O único problema é que quase nada funciona—ou seja, quase nada disso produz resultados. É apenas um amontoado de afirmativas abstratas, inconsistentes e logicamente equivocadas, sem nenhuma utilidade como base concreta para ações concretas em situações concretas.” (Chris Argyris) É como se estivéssemos diante de diversos puzzles espalhados pelo chão. Um deles – apenas um – quando montado, fará surgir uma empresa eficaz, mas cada guru e cada teórico está concentrado numa pequena parte, sem ver o conjunto. Mesmo assim, são categóricos ao afirmar que têm o caminho e sabem como chegar ao final. 

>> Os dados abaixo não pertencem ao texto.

**src/hdl/processorci_pkg.sv**
```systemverilog
`default_nettype none

package processorci_pkg;

  // Data, instruction and address widths
  typedef logic [31:0] word_t;
  typedef logic [31:0] addr_t;
  typedef logic [4:0]  reg_idx_t;

  // Operations the core understands, anything else decodes to OP_NOP
  typedef enum logic [3:0] {
    OP_ADD,
    OP_SUB,
    OP_AND,
    OP_OR,
    OP_XOR,
    OP_ADDI,
    OP_LUI,
    OP_LW,
    OP_SW,
    OP_BEQ,
    OP_BNE,
    OP_JAL,
    OP_NOP
  } op_e;

  // Multicycle sequencer phases
  typedef enum logic [2:0] {
    ST_FETCH,
    ST_DECODE,
    ST_EXEC,
    ST_MEM,
    ST_WB
  } seq_state_e;

  typedef struct packed {
    op_e      op;
    reg_idx_t rd;
    reg_idx_t rs1;
    reg_idx_t rs2;
    word_t    imm;
  } decoded_t;

  // For JAL the link value travels in alu
  typedef struct packed {
    word_t alu;
    logic  taken;
    addr_t next_pc;
    addr_t mem_addr;
    word_t store_data;
  } exec_result_t;

endpackage

`default_nettype wire

```
**src/hdl/core_bus_seq.sv**
```systemverilog
`timescale 1ns/1ps
`default_nettype none

module core_bus_seq #(
  parameter processorci_pkg::addr_t BOOT_ADDR = 32'h0000_0000
) (
  input  logic                          sys_clk_i,
  input  logic                          rst_n_i,

  output logic                          core_cyc_o,
  output logic                          core_stb_o,
  output logic                          core_we_o,
  output processorci_pkg::addr_t        core_addr_o,
  output processorci_pkg::word_t        core_data_o,
  input  processorci_pkg::word_t        core_data_i,
  input  logic                          core_ack_i,

  input  processorci_pkg::exec_result_t exec_i,
  input  processorci_pkg::op_e          op_i,
  output processorci_pkg::word_t        instr_o,
  output processorci_pkg::addr_t        pc_o,
  output processorci_pkg::word_t        load_data_o,
  output logic                          decode_en_o,
  output logic                          exec_en_o,
  output logic                          wb_en_o
);

  processorci_pkg::seq_state_e state_q;
  processorci_pkg::addr_t      pc_q;
  processorci_pkg::word_t      instr_q;
  processorci_pkg::word_t      load_q;
  logic                        cyc_q;
  logic                        mem_op;

  assign mem_op = (op_i == processorci_pkg::OP_LW) || (op_i == processorci_pkg::OP_SW);

  always_ff @(posedge sys_clk_i or negedge rst_n_i) begin
    if (!rst_n_i) begin
      state_q <= processorci_pkg::ST_FETCH;
      pc_q    <= BOOT_ADDR;
      cyc_q   <= 1'b0;
    end else begin
      case (state_q)
        processorci_pkg::ST_FETCH: begin
          // First cycle after reset only raises the request
          if (cyc_q && core_ack_i) begin
            cyc_q   <= 1'b0;
            state_q <= processorci_pkg::ST_DECODE;
          end else begin
            cyc_q <= 1'b1;
          end
        end
        processorci_pkg::ST_DECODE: state_q <= processorci_pkg::ST_EXEC;
        processorci_pkg::ST_EXEC: begin
          if (mem_op) begin
            cyc_q   <= 1'b1;
            state_q <= processorci_pkg::ST_MEM;
          end else begin
            state_q <= processorci_pkg::ST_WB;
          end
        end
        processorci_pkg::ST_MEM: begin
          if (core_ack_i) begin
            cyc_q   <= 1'b0;
            state_q <= processorci_pkg::ST_WB;
          end
        end
        processorci_pkg::ST_WB: begin
          // Next fetch request goes out on the following cycle
          pc_q    <= exec_i.next_pc;
          cyc_q   <= 1'b1;
          state_q <= processorci_pkg::ST_FETCH;
        end
        default: state_q <= processorci_pkg::ST_FETCH;
      endcase
    end
  end

  // Instruction and load word capture on ack
  always_ff @(posedge sys_clk_i) begin
    if (state_q == processorci_pkg::ST_FETCH && cyc_q && core_ack_i) begin
      instr_q <= core_data_i;
    end
    if (state_q == processorci_pkg::ST_MEM && core_ack_i) begin
      load_q <= core_data_i;
    end
  end

  // Bus outputs come from registers only, stable until ack
  assign core_cyc_o  = cyc_q;
  assign core_stb_o  = cyc_q;
  assign core_we_o   = cyc_q && (state_q == processorci_pkg::ST_MEM) &&
                       (op_i == processorci_pkg::OP_SW);
  assign core_addr_o = (state_q == processorci_pkg::ST_MEM) ? exec_i.mem_addr : pc_q;
  assign core_data_o = exec_i.store_data;

  assign instr_o     = instr_q;
  assign pc_o        = pc_q;
  assign load_data_o = load_q;
  assign decode_en_o = (state_q == processorci_pkg::ST_DECODE);
  assign exec_en_o   = (state_q == processorci_pkg::ST_EXEC);
  assign wb_en_o     = (state_q == processorci_pkg::ST_WB);

endmodule

`default_nettype wire

```
**src/hdl/core_decode.sv**
```systemverilog
`timescale 1ns/1ps
`default_nettype none

module core_decode (
  input  logic                      sys_clk_i,
  input  logic                      rst_n_i,
  input  logic                      en_i,
  input  processorci_pkg::word_t    instr_i,
  output processorci_pkg::decoded_t dec_o
);

  localparam logic [6:0] OPC_REG    = 7'b0110011;
  localparam logic [6:0] OPC_IMM    = 7'b0010011;
  localparam logic [6:0] OPC_LUI    = 7'b0110111;
  localparam logic [6:0] OPC_LOAD   = 7'b0000011;
  localparam logic [6:0] OPC_STORE  = 7'b0100011;
  localparam logic [6:0] OPC_BRANCH = 7'b1100011;
  localparam logic [6:0] OPC_JAL    = 7'b1101111;

  processorci_pkg::decoded_t dec_d;
  logic [6:0]                opcode;
  logic [2:0]                funct3;
  logic [6:0]                funct7;

  assign opcode = instr_i[6:0];
  assign funct3 = instr_i[14:12];
  assign funct7 = instr_i[31:25];

  always_comb begin
    dec_d.op  = processorci_pkg::OP_NOP;
    dec_d.rd  = instr_i[11:7];
    dec_d.rs1 = instr_i[19:15];
    dec_d.rs2 = instr_i[24:20];
    // I-type immediate unless the format says otherwise
    dec_d.imm = {{20{instr_i[31]}}, instr_i[31:20]};
    case (opcode)
      OPC_REG: begin
        if (funct7 == 7'b0000000) begin
          case (funct3)
            3'b000:  dec_d.op = processorci_pkg::OP_ADD;
            3'b111:  dec_d.op = processorci_pkg::OP_AND;
            3'b110:  dec_d.op = processorci_pkg::OP_OR;
            3'b100:  dec_d.op = processorci_pkg::OP_XOR;
            default: dec_d.op = processorci_pkg::OP_NOP;
          endcase
        end else if (funct7 == 7'b0100000 && funct3 == 3'b000) begin
          dec_d.op = processorci_pkg::OP_SUB;
        end
      end
      OPC_IMM: if (funct3 == 3'b000) dec_d.op = processorci_pkg::OP_ADDI;
      OPC_LUI: begin
        dec_d.op  = processorci_pkg::OP_LUI;
        dec_d.imm = {instr_i[31:12], 12'b0};
      end
      OPC_LOAD: if (funct3 == 3'b010) dec_d.op = processorci_pkg::OP_LW;
      OPC_STORE: begin
        if (funct3 == 3'b010) dec_d.op = processorci_pkg::OP_SW;
        dec_d.imm = {{20{instr_i[31]}}, instr_i[31:25], instr_i[11:7]};
      end
      OPC_BRANCH: begin
        if (funct3 == 3'b000) dec_d.op = processorci_pkg::OP_BEQ;
        if (funct3 == 3'b001) dec_d.op = processorci_pkg::OP_BNE;
        dec_d.imm = {{19{instr_i[31]}}, instr_i[31], instr_i[7],
                     instr_i[30:25], instr_i[11:8], 1'b0};
      end
      OPC_JAL: begin
        dec_d.op  = processorci_pkg::OP_JAL;
        dec_d.imm = {{11{instr_i[31]}}, instr_i[31], instr_i[19:12],
                     instr_i[20], instr_i[30:21], 1'b0};
      end
      default: dec_d.op = processorci_pkg::OP_NOP;
    endcase
  end

  always_ff @(posedge sys_clk_i or negedge rst_n_i) begin
    if (!rst_n_i) begin
      dec_o <= '{op: processorci_pkg::OP_NOP, default: '0};
    end else if (en_i) begin
      dec_o <= dec_d;
    end
  end

endmodule

`default_nettype wire

```
**src/hdl/core_execute.sv**
```systemverilog
`timescale 1ns/1ps
`default_nettype none

module core_execute (
  input  logic                          sys_clk_i,
  input  logic                          rst_n_i,
  input  logic                          en_i,
  input  processorci_pkg::decoded_t     dec_i,
  input  processorci_pkg::addr_t        pc_i,
  input  processorci_pkg::word_t        rs1_val_i,
  input  processorci_pkg::word_t        rs2_val_i,
  output processorci_pkg::exec_result_t exec_o
);

  processorci_pkg::exec_result_t exec_d;
  processorci_pkg::addr_t        pc_plus4;

  assign pc_plus4 = pc_i + 32'd4;

  always_comb begin
    exec_d.mem_addr   = rs1_val_i + dec_i.imm;
    exec_d.store_data = rs2_val_i;
    exec_d.taken      = 1'b0;

    case (dec_i.op)
      processorci_pkg::OP_ADD:  exec_d.alu = rs1_val_i + rs2_val_i;
      processorci_pkg::OP_SUB:  exec_d.alu = rs1_val_i - rs2_val_i;
      processorci_pkg::OP_AND:  exec_d.alu = rs1_val_i & rs2_val_i;
      processorci_pkg::OP_OR:   exec_d.alu = rs1_val_i | rs2_val_i;
      processorci_pkg::OP_XOR:  exec_d.alu = rs1_val_i ^ rs2_val_i;
      processorci_pkg::OP_ADDI: exec_d.alu = rs1_val_i + dec_i.imm;
      processorci_pkg::OP_LUI:  exec_d.alu = dec_i.imm;
      // Link value for the return address
      processorci_pkg::OP_JAL:  exec_d.alu = pc_plus4;
      default:                  exec_d.alu = '0;
    endcase

    case (dec_i.op)
      processorci_pkg::OP_BEQ: exec_d.taken = (rs1_val_i == rs2_val_i);
      processorci_pkg::OP_BNE: exec_d.taken = (rs1_val_i != rs2_val_i);
      processorci_pkg::OP_JAL: exec_d.taken = 1'b1;
      default:                 exec_d.taken = 1'b0;
    endcase

    // Branch and JAL targets are both PC relative
    exec_d.next_pc = exec_d.taken ? (pc_i + dec_i.imm) : pc_plus4;
  end

  always_ff @(posedge sys_clk_i or negedge rst_n_i) begin
    if (!rst_n_i) begin
      exec_o <= '0;
    end else if (en_i) begin
      exec_o <= exec_d;
    end
  end

endmodule

`default_nettype wire

```
**src/hdl/core_result.sv**
```systemverilog
`timescale 1ns/1ps
`default_nettype none

module core_result (
  input  logic                          sys_clk_i,
  input  logic                          rst_n_i,
  input  logic                          wb_en_i,
  input  processorci_pkg::decoded_t     dec_i,
  input  processorci_pkg::exec_result_t exec_i,
  input  processorci_pkg::word_t        load_data_i,
  output processorci_pkg::word_t        rs1_val_o,
  output processorci_pkg::word_t        rs2_val_o
);

  processorci_pkg::word_t regs [32];
  processorci_pkg::word_t wb_val;
  logic                   wb_we;

  // Writeback source per operation
  always_comb begin
    wb_val = exec_i.alu;
    wb_we  = 1'b0;
    case (dec_i.op)
      processorci_pkg::OP_ADD, processorci_pkg::OP_SUB, processorci_pkg::OP_AND,
      processorci_pkg::OP_OR, processorci_pkg::OP_XOR, processorci_pkg::OP_ADDI,
      processorci_pkg::OP_LUI, processorci_pkg::OP_JAL: wb_we = 1'b1;
      processorci_pkg::OP_LW: begin
        wb_val = load_data_i;
        wb_we  = 1'b1;
      end
      default: wb_we = 1'b0;
    endcase
  end

  always_ff @(posedge sys_clk_i or negedge rst_n_i) begin
    if (!rst_n_i) begin
      for (int i = 0; i < 32; i++) begin
        regs[i] <= '0;
      end
    end else if (wb_en_i && wb_we && dec_i.rd != 5'd0) begin
      regs[dec_i.rd] <= wb_val;
    end
  end

  // x0 is never written, so it reads back as zero
  assign rs1_val_o = regs[dec_i.rs1];
  assign rs2_val_o = regs[dec_i.rs2];

endmodule

`default_nettype wire

```
**src/hdl/processorci_top.sv**
```systemverilog
`timescale 1ns/1ps
`default_nettype none

module processorci_top #(
  parameter processorci_pkg::addr_t BOOT_ADDR = 32'h0000_0000
) (
  input  logic                   sys_clk_i,
  input  logic                   rst_n_i,

  // Wishbone master toward the memory
  output logic                   core_cyc_o,
  output logic                   core_stb_o,
  output logic                   core_we_o,
  output processorci_pkg::addr_t core_addr_o,
  output processorci_pkg::word_t core_data_o,
  input  processorci_pkg::word_t core_data_i,
  input  logic                   core_ack_i
);

  processorci_pkg::word_t        instr;
  processorci_pkg::addr_t        pc;
  processorci_pkg::word_t        load_data;
  processorci_pkg::decoded_t     dec;
  processorci_pkg::exec_result_t exec;
  processorci_pkg::word_t        rs1_val;
  processorci_pkg::word_t        rs2_val;
  logic                          decode_en;
  logic                          exec_en;
  logic                          wb_en;

  core_bus_seq #(
    .BOOT_ADDR   (BOOT_ADDR)
  ) u_core_bus_seq (
    .sys_clk_i   (sys_clk_i),
    .rst_n_i     (rst_n_i),
    .core_cyc_o  (core_cyc_o),
    .core_stb_o  (core_stb_o),
    .core_we_o   (core_we_o),
    .core_addr_o (core_addr_o),
    .core_data_o (core_data_o),
    .core_data_i (core_data_i),
    .core_ack_i  (core_ack_i),
    .exec_i      (exec),
    .op_i        (dec.op),
    .instr_o     (instr),
    .pc_o        (pc),
    .load_data_o (load_data),
    .decode_en_o (decode_en),
    .exec_en_o   (exec_en),
    .wb_en_o     (wb_en)
  );

  core_decode u_core_decode (
    .sys_clk_i (sys_clk_i),
    .rst_n_i   (rst_n_i),
    .en_i      (decode_en),
    .instr_i   (instr),
    .dec_o     (dec)
  );

  core_execute u_core_execute (
    .sys_clk_i (sys_clk_i),
    .rst_n_i   (rst_n_i),
    .en_i      (exec_en),
    .dec_i     (dec),
    .pc_i      (pc),
    .rs1_val_i (rs1_val),
    .rs2_val_i (rs2_val),
    .exec_o    (exec)
  );

  core_result u_core_result (
    .sys_clk_i   (sys_clk_i),
    .rst_n_i     (rst_n_i),
    .wb_en_i     (wb_en),
    .dec_i       (dec),
    .exec_i      (exec),
    .load_data_i (load_data),
    .rs1_val_o   (rs1_val),
    .rs2_val_o   (rs2_val)
  );

endmodule

`default_nettype wire

```
**config.mk**
```make
export PLATFORM = sky130hd
export DESIGN_NAME = processorci_top
export DESIGN_NICKNAME = d
export VERILOG_FILES = /design/src/hdl/processorci_pkg.sv /design/src/hdl/core_bus_seq.sv /design/src/hdl/core_decode.sv /design/src/hdl/core_execute.sv /design/src/hdl/core_result.sv /design/src/hdl/processorci_top.sv
export SDC_FILE = /design/constraint.sdc
export NUM_CORES = 2
export LEC_CHECK = 0
export BUFFER_PORTS_ARGS = -buffer_cell sky130_fd_sc_hd__buf_2
export CORE_AREA = 2 2 403 405
export DETAILED_ROUTE_END_ITERATION = 8
export DIE_AREA = 0 0 405 407
export PLACE_DENSITY = 0.68
export REMOVE_ABC_BUFFERS = 1
export SLEW_MARGIN = 10
export SYNTH_ARGS = -nofsm -noshare
export SYNTH_HDL_FRONTEND = slang
export SYNTH_SLANG_ARGS = --single-unit
export TNS_END_PERCENT = 20
```
**constraint.sdc**
```tcl
create_clock -name sys_clk_i -period 6.6 [get_ports sys_clk_i]
set_input_delay 1.32 -clock sys_clk_i [delete_from_list [all_inputs] [get_ports sys_clk_i]]
set_output_delay 1.32 -clock sys_clk_i [all_outputs]
set_load 0.01 [all_outputs]
```
==> qor.yml <==
dieArea_um2: 165000
synth-simple-area-share_pct: 10.0
grtUsageTotal_pct: 29.8
worstPathRequired_ns: 7.29
skew_ns: 0.0320
n_fill_cell: 13900
worst_setup_path_start_kind: "flop"
gp_congestion: 0.995
tritoncts: "yes"
synth_seq_cells: 1303
synth_edf_count: 64
grt_pass1_vias: 54000
p_per_area_nw_per_um2: 310
period_share_pct: 89.5
fin_nets: 6636
instances_no_fill: 8705
regArea_um2: 33000
power_w: 0.0248
cp_max_fo: 34
h-tree-depth: 4
ys_types: 88
cts.sinks: 1303
via_per_inst: 6.34
leakage_nw: 33.9
final_cell_mix: "dfrtp_1, nand2_1, o21ai_0"
grt_pass1_wl_mm: 361
synthMuxAreaShare_pct: 22.5
finalMaxSlewViolations: 0
utilization_pct: 49.9
yosysSeqAreaShare_pct: 45.8
grt_overflow: 0
dpl.hpwl_mm: 157
io_pins: 102
via_count: 55200
clk_pin_slew_ns: 0.06
io_buffers: 101
die_w_um: 405
ant_nets: 0
placed_cells: 8456
worstMarginPinSlew_ns: 1.32
first_pass_iters: 6
ir_drop_v: 0.000301
max_freq_ghz: 0.169
ys.flop_type: "dfrtp_1"
worstSetupEndpointType: "flop"
synthXorXnorAreaFrac_pct: 1.17
synth_top_family_by_area: "multiplexers"
synth_warnings: 0
multi_input_comb_area_um2: 36400
ff2ff_setup_slack_ns: 0.69
synth-compound-area-share_pct: 13.5
fp.dieH_um: 407
syn_area_um2: 72000
drv_cap: 0
hold_viol_final: 0
slew-limit-headroom_pct: 9.86
crit_type: "reg -> reg"
cts_resized: 0
wl_per_cell_um: 28.0
areaGrowthSynthToFinish_pct: 11.2
status: "finished clean"
numCtsBuffers: 139
layout_min_cycle_time_ns: 5.91
root_buffer: "clkbuf_16"
layout_commonest_cell: "dfrtp_1"
drive_above_1_share_pct: 21.1
setup_viol: 0
initial_core_util_pct: 44.9
num_rows: 147
synthArstFlopShare_pct: 95.1
core-area_um2: 160000
drcViolationCount: 0
rsz0062_at_grt: "false"
avgSynthCellArea_um2: 10.9
drt_iter0_markers: 6871
yosys.area_share.adder_pct: 2.89
clkLatencyLatePin_ns: 0.81
drt_wl_total_mm: 244
startpoint: "u_core_decode.dec_o[37]"
antenna_found_initial: 2
r2r-start: "u_core_decode.dec_o[37]"
hp-class: "reg -> reg"
clock_path_buffers: 3
syn_inst: 6602
postCtsSetupRepairBufs: 0
grt_max_degree: 199
cp.arrival_ns: 6.60
cts_hold_buf: 0
fin_hold_ws_ns: 0.394
min_from: "u_core_result.regs[996]"
cells by family after synthesis:
group | after synthesis
AO/OA/AOI/OAI | 1729
XOR/XNOR | 96
adder cells (fa/ha/maj) | 164
buffers and inverters | 744
flip-flops | 1303
multiplexers | 815
AND/OR/NAND/NOR | 1751
final timing paths:
path | to | cells after the start
min in group asynchronous | u_core_result.regs[935] | 1
max in group asynchronous | u_core_result.regs[452] | 2
worst min-delay path | u_core_result.regs[996] | 0
worst min register to register | u_core_result.regs[996] | 0
worst max-delay path | u_core_execute.exec_o[126] | 16
worst max register to register | u_core_execute.exec_o[126] | 16
registers in the layout, indices dropped and copies added, names as in the netlist:
register                    count
u_core_execute.exec_o         128
u_core_bus_seq.load_data_o     32
u_core_bus_seq.pc_o            32
u_core_bus_seq.core_cyc_o       1
u_core_decode.dec_o            51
u_core_bus_seq.state_q          3
u_core_bus_seq.instr_o         32
u_core_result.regs           1024
routing by layer:
metal | share of wire, % | global-route usage [%] | vias to the layer above
met1 | 40 | 40.9 | 28000
met4 | 5.7 | 15.4 | 2
met2 | 46 | 45.6 | 2983
met5 | 0.0053 | 0 | -
met3 | 9.0 | 5.32 | 579
li1 | - | - | 23600
area by class of cell:
type / instances / area share [%]
timing repair buffer: 325 / 3.32
clock buffer: 191 / 5.10
clock inverter: 57 / 0.956
antenna: 1 / 0.00313
tap: 2160 / 3.38
inverter: 113 / 0.530
multi-input combinational: 4555 / 45.5
sequential: 1303 / 41.2
critical path, stage by stage, from the launching register on:
cell and delay, ns:
dfrtp_4 0.61, buf_12 0.34, buf_4 0.30, mux4_2 0.53
mux4_2 0.47, mux2i_1 0.49, inv_1 0.25, ha_1 0.43
and3_1 0.22, a311oi_1 0.37, o22ai_1 0.19, o21ai_1 0.38
o221ai_1 0.24, a31oi_1 0.23, xor2_1 0.30, o221ai_1 0.18
a22o_1 0.22
per-stage QoR:
step,TNS [ns],setup slack (ns),instance area [um^2]
floorplan,-815.39,-7.66,69400
global placement,0,0.812,75100
detailed placement,0,0.784,75100
CTS,0,0.738,80000
global route,0,0.528,80000
finish,0,0.690,80000
cell usage after synthesis, drive strengths merged, types with 43 or more instances:
cell type	number	share of area, %
nor2	321	1.7
buf	130	0.96
nand3	43	0.30
mux4	638	20
a21oi	350	2.4
inv	113	0.59
dfrtp	1237	43
mux2	65	1.0
clkbuf	501	2.6
ha	160	2.8
o21ai	1057	7.4
edfxtp	64	2.7
nand2	1188	6.2
xnor2	57	0.69
mux2i	112	1.6
report_power, final:
part / leakage, nW / switching (W) / internal, W
clock network: 2.38 / 0.00343 / 0.00496
logic: 13.8 / 0.00408 / 0.00280
registers: 17.7 / 0.000986 / 0.00853
Note: power is estimated with default switching activity, not from simulation.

Só quem observar de cima perceberá a confusão, e poderá apontar que isto é um braço, aquilo é uma perna, mais aquilo é um dedo – e este dedo não pertence à espécie humana. Opa: esta peça é uma roda de automóvel e não faz parte do quebra-cabeça! Ei, você está montando o quebra-cabeça errado! Embora devamos manter uma prudente desconfiança e, principalmente, identificar os charlatães, é importante que não sejamos duros demais com esses alquimistas contemporâneos. O tempo que lhes coube é difícil e mais turbulento que o de seus colegas medievais; enquanto aqueles tiveram séculos à disposição, os proto-químicos gerenciais enfrentam a urgência impaciente da modernidade, a pressão insensata por resultados, e o desprezo pelo necessário amadurecimento das ideias. De seus esforços sairá, um dia, a verdadeira ciência da gestão.